I felt it for Nicholas also, or something allied, as he wound up his story. Contempt/jealousy that he'd let her rewrite all their terms, and relieve him of shared custody, so that she could move from New York, taking Joachim with her. I didn't have any reason to doubt his motives, though it wasn't so difficult, standing there in his gracious, impeccable rooms, to imagine his sacrifice hadn't been total. But what did I know? There were his teenage son's photographs, beautifully framed. There was his teenage son's sheep-farming blog on the screen of the laptop. Still, something had altered in my estimation of him, or perhaps some unset intuition had finally hardened into permanence. Part-time, long-distance, aestheticized fatherhood suited him all too well.
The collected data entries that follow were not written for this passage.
<file path="config.mk">
export PLATFORM = sky130hd
export DESIGN_NAME = mem_responder
export DESIGN_NICKNAME = d
export VERILOG_FILES = /design/src/rtl/mem_responder.sv
export SDC_FILE = /design/constraint.sdc
export NUM_CORES = 1
export LEC_CHECK = 0
export CORE_ASPECT_RATIO = 0.8
export CORE_MARGIN = 2
export CORE_UTILIZATION = 50
export CTS_BUF_LIST = sky130_fd_sc_hd__clkbuf_16
export DETAILED_ROUTE_END_ITERATION = 10
export GPL_TIMING_DRIVEN = 0
export PLACE_DENSITY = 0.95
export SLEW_MARGIN = 15
export SYNTH_ARGS = -nofsm -noshare
export SYNTH_HDL_FRONTEND = slang
export SYNTH_SLANG_ARGS = --single-unit
</file>
<file path="constraint.sdc">
create_clock -name Clk -period 3.9 [get_ports Clk]
set_clock_uncertainty 0.15 [all_clocks]
set_input_delay 0.78 -clock Clk [delete_from_list [all_inputs] [get_ports Clk]]
set_output_delay 0.78 -clock Clk [all_outputs]
set_load 0.03 [all_outputs]
</file>
<file path="src/rtl/mem_responder.sv">
// Memory-side responder for the eLC-3 MIO_EN/R_W request interface.
// Runs multi-cycle accesses to an external async SRAM or to the keyboard/display
// registers in the MMIO page, then raises R until the control FSM drops MIO_EN.
module mem_responder #(
    parameter int unsigned WAIT_STATES = 2,
    parameter logic [15:0] MMIO_BASE   = 16'hFE00
) (
    input  logic        Clk,
    input  logic        Reset,
    input  logic        MIO_EN,
    input  logic        R_W,
    input  logic [15:0] MAR,
    input  logic [15:0] MDR,
    output logic [15:0] Mem_Data,
    output logic        R,
    output logic [15:0] SRAM_ADDR,
    output logic [15:0] SRAM_DQ_Out,
    input  logic [15:0] SRAM_DQ_In,
    output logic        SRAM_DQ_OE,
    output logic        SRAM_CE_N,
    output logic        SRAM_OE_N,
    output logic        SRAM_WE_N,
    input  logic        KB_Valid,
    input  logic [7:0]  KB_Data,
    input  logic        Disp_Ready,
    output logic        DDR_Valid,
    output logic [7:0]  DDR_Data
);

    localparam logic [3:0] WaitCnt = 4'(WAIT_STATES);

    typedef enum logic [1:0] {
        StIdle,
        StAccess,
        StDone
    } state_e;

    state_e      state_q;
    logic [3:0]  count_q;
    logic        rw_q;
    logic        is_mmio_q;
    logic [7:0]  mmio_off_q;
    logic [7:0]  wbyte_q;

    logic [15:0] mem_data_q;
    logic        r_q;
    logic [15:0] sram_addr_q;
    logic [15:0] sram_dq_out_q;
    logic        sram_dq_oe_q;
    logic        sram_ce_n_q;
    logic        sram_oe_n_q;
    logic        sram_we_n_q;

    logic        kbsr_rdy_q;
    logic [7:0]  kbdr_q;
    logic        dsr_rdy_q;
    logic        ddr_valid_q;
    logic [7:0]  ddr_data_q;

    logic        req_is_mmio;
    logic        mmio_exit;
    logic        kbdr_rd;
    logic        ddr_wr;
    logic [15:0] mmio_rdata;

    // Request decode and MMIO side effects, all taken at the ACCESS exit edge
    always_comb begin
        req_is_mmio = (MAR[15:8] == MMIO_BASE[15:8]);
        mmio_exit   = (state_q == StAccess) && is_mmio_q && (count_q == 4'd0);
        kbdr_rd     = mmio_exit && !rw_q && (mmio_off_q == 8'h02);
        ddr_wr      = mmio_exit && rw_q && (mmio_off_q == 8'h06);
        case (mmio_off_q)
            8'h00:   mmio_rdata = {kbsr_rdy_q, 15'b0};
            8'h02:   mmio_rdata = {8'b0, kbdr_q};
            8'h04:   mmio_rdata = {dsr_rdy_q, 15'b0};
            default: mmio_rdata = 16'h0000;
        endcase
    end

    // Access FSM with registered SRAM strobes, read data and ready
    always_ff @(posedge Clk or negedge Reset) begin
        if (!Reset) begin
            state_q       <= StIdle;
            count_q       <= 4'd0;
            rw_q          <= 1'b0;
            is_mmio_q     <= 1'b0;
            mmio_off_q    <= 8'h00;
            wbyte_q       <= 8'h00;
            mem_data_q    <= 16'h0000;
            r_q           <= 1'b0;
            sram_addr_q   <= 16'h0000;
            sram_dq_out_q <= 16'h0000;
            sram_dq_oe_q  <= 1'b0;
            sram_ce_n_q   <= 1'b1;
            sram_oe_n_q   <= 1'b1;
            sram_we_n_q   <= 1'b1;
        end else begin
            case (state_q)
                StIdle: begin
                    r_q <= 1'b0;
                    if (MIO_EN) begin
                        state_q    <= StAccess;
                        rw_q       <= R_W;
                        is_mmio_q  <= req_is_mmio;
                        mmio_off_q <= MAR[7:0];
                        wbyte_q    <= MDR[7:0];
                        if (req_is_mmio) begin
                            count_q <= 4'd0;
                        end else begin
                            count_q     <= WaitCnt;
                            sram_ce_n_q <= 1'b0;
                            sram_addr_q <= MAR;
                            if (R_W) begin
                                sram_dq_out_q <= MDR;
                                sram_dq_oe_q  <= 1'b1;
                                // WE_N stays high on the final ACCESS cycle
                                sram_we_n_q   <= (WaitCnt == 4'd0);
                            end else begin
                                sram_oe_n_q <= 1'b0;
                            end
                        end
                    end
                end
                StAccess: begin
                    if (count_q != 4'd0) begin
                        count_q <= count_q - 4'd1;
                        if (rw_q && !is_mmio_q) begin
                            sram_we_n_q <= (count_q == 4'd1);
                        end
                    end else begin
                        sram_ce_n_q  <= 1'b1;
                        sram_oe_n_q  <= 1'b1;
                        sram_we_n_q  <= 1'b1;
                        sram_dq_oe_q <= 1'b0;
                        if (!rw_q) begin
                            mem_data_q <= is_mmio_q ? mmio_rdata : SRAM_DQ_In;
                        end
                        // A requester that gave up mid-access never sees R
                        state_q <= MIO_EN ? StDone : StIdle;
                    end
                end
                StDone: begin
                    if (MIO_EN) begin
                        r_q <= 1'b1;
                    end else begin
                        r_q     <= 1'b0;
                        state_q <= StIdle;
                    end
                end
                default: begin
                    state_q <= StIdle;
                    r_q     <= 1'b0;
                end
            endcase
        end
    end

    // Keyboard status/data: a new key wins over a same-cycle KBDR read clear
    always_ff @(posedge Clk or negedge Reset) begin
        if (!Reset) begin
            kbsr_rdy_q <= 1'b0;
            kbdr_q     <= 8'h00;
        end else if (KB_Valid) begin
            kbsr_rdy_q <= 1'b1;
            kbdr_q     <= KB_Data;
        end else if (kbdr_rd) begin
            kbsr_rdy_q <= 1'b0;
        end
    end

    // Display status and data: DDR write pulses the display and clears ready
    always_ff @(posedge Clk or negedge Reset) begin
        if (!Reset) begin
            dsr_rdy_q   <= 1'b1;
            ddr_valid_q <= 1'b0;
            ddr_data_q  <= 8'h00;
        end else begin
            ddr_valid_q <= ddr_wr;
            if (ddr_wr) begin
                ddr_data_q <= wbyte_q;
                dsr_rdy_q  <= 1'b0;
            end else if (Disp_Ready) begin
                dsr_rdy_q <= 1'b1;
            end
        end
    end

    assign Mem_Data    = mem_data_q;
    assign R           = r_q;
    assign SRAM_ADDR   = sram_addr_q;
    assign SRAM_DQ_Out = sram_dq_out_q;
    assign SRAM_DQ_OE  = sram_dq_oe_q;
    assign SRAM_CE_N   = sram_ce_n_q;
    assign SRAM_OE_N   = sram_oe_n_q;
    assign SRAM_WE_N   = sram_we_n_q;
    assign DDR_Valid   = ddr_valid_q;
    assign DDR_Data    = ddr_data_q;

endmodule

</file>
==> reports/qor.txt <==
Final min period - 2.65 ns
Max-Cap Viols - 0
Syn Nets - 366
Max Slew Vio Count - 0
worst hold path depth - 2
CP endpoint kind - flop
antenna violations before repair - 0
Die ar. - 8530 um^2
IO Count - 124
GRT Util Overall - 23.0%
sequential element share of the synthesized area - 61.7%
WP data required - 3.97 ns
Chip Height - 83.0 um
die width - 103 um
yosys warns - 0
clock slew at reported path FFs - 0.06 ns
gr ovfl total - 0
CTS Buffer Depth - 2
clk_lat worst skew - 0.33 ns
Pre-antenna DRT Iters - 5
WL final - 9340 um
Placer Congestion - 0.832
post_cts resized - 0
Port-buffer cells - 122
Yosys cell types - 35
endpoints failing setup - 0
hpwl dp - 6690 um
drt wl/cell - 17.2 um
first-pass GRT wire length - 15000 um
pre-CTS WS - 0.908 ns
antenna-violating nets left - 0
setup TNS - 0 ns
Slew headroom - 57.8%
post-route cell area - 5540 um^2
Primary FF master, synth - dfrtp_1
Worst R2R Path Depth - 4
DRC viols - 0
cts bufs inserted - 9
Vias/cell - 5.26
Post-synth ARST share - 100%
CP max FO - 10
most frequent cells in the layout - clkdlybuf4s50_1, dfrtp_1, mux2_2, nand2_1, o21ai_0
PwrDens - 800 nW/um^2
CTS H-tree depth - 3
Worst Path Arrival - 2.72 ns
row count - 28
core region area - 7500 um^2
drt initial violations - 136
Leak - 2.38 nW
Starting Density - 52.0%
largest net degree at the start of global routing - 50
CTS Root Cell - clkbuf_16
Post-CTS Setup Bufs - 0
outcome - finished clean
Via Count - 2861
slew of the pin with the lowest slew margin - 0.632 ns
n_diodes - 0
worst setup margin - 1.25 ns
Hold Slack - 0.315 ns
maximum VDD drop - 0.428 mV
clock sinks - 96
post-layout net count - 500
layout cells sized above 1 - 21.2%
Highest Clock Rate - 377 MHz
cts-stage hold buffer count - 0
most common cell after layout, fill and taps aside - clkdlybuf4s50_1
number of enable flip-flop cells after synthesis - 0
synthesis-to-finish area growth - 42.1%
CTS tree - done
fin crit share - 68.0%
cells after synthesis - 301
Critical Path Start Type - input pin
RSZ-0062 raised after global routing - no
worst hold path class - flop to flop
Post-Syn Area - 3900 um^2
Post-DP Area - 5280 um^2
Yosys reg bits - 96
vias in the first global route - 3034
synthesized area per cell - 13.0 um^2
Setup CP Type - input pin to flop
Hold Vio Cnt, Final - 0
“If he'd failed to adjust there was some thought he'd come back to me for high school. That's a point that we're still grappling with, I'm not thrilled with his schooling. But he has adjusted, remarkably well!—as you see. Should I write down the Web site for you? I'm aware I am biased but I think he does wonderfully with it. He's made it an art form.”

“Please do,” I said, and repented my judgments of him as, with a surfeit of pride more childlike than parental, he painstakingly copied the URL for me, down to the
http
.

•   •   •

Since Dutra's marriage announcement that spring I had noticed our home telephone sounded different, though it was the same dusty Panasonic cordless that Matthew and I had bought years ago when we'd moved in together. Now it rang with a strange obsolete gravity, like those fog bells on lighthouses no longer used. It seemed to know we would hear its portents with just half our attention, yet this made it that much more commanding. Perhaps it was just that I heard it so rarely. Since becoming a parent I'd begrudgingly gotten a cell phone, and like filings to the superior magnet almost everyone in my life now directed themselves to that number, especially as my life revolved mostly around other parents I'd met on the playground, or college-age night-babysitters, or the leaders of sing-along circles or wintertime play groups or tumbling-for-tots. Most of the people in my life now did not even know my home number, and perhaps this was why, when it rang, I flinched with foreboding as if at the sound of a siren.

It was Alicia, whom I hadn't seen in years, since long before she and Dutra broke up. “I know you're surprised,” she cut short my confused pleasantries. “I want to know if you've heard anything from Dan.”

There had only been the message he'd left from his car, and when I told her so she said, “I meant more recently.”

“Why? What's happened?”

“Nothing—I mean, I don't know that there's any emergency. Um, okay. If we do need to talk you'll know why,” and she gave me her number.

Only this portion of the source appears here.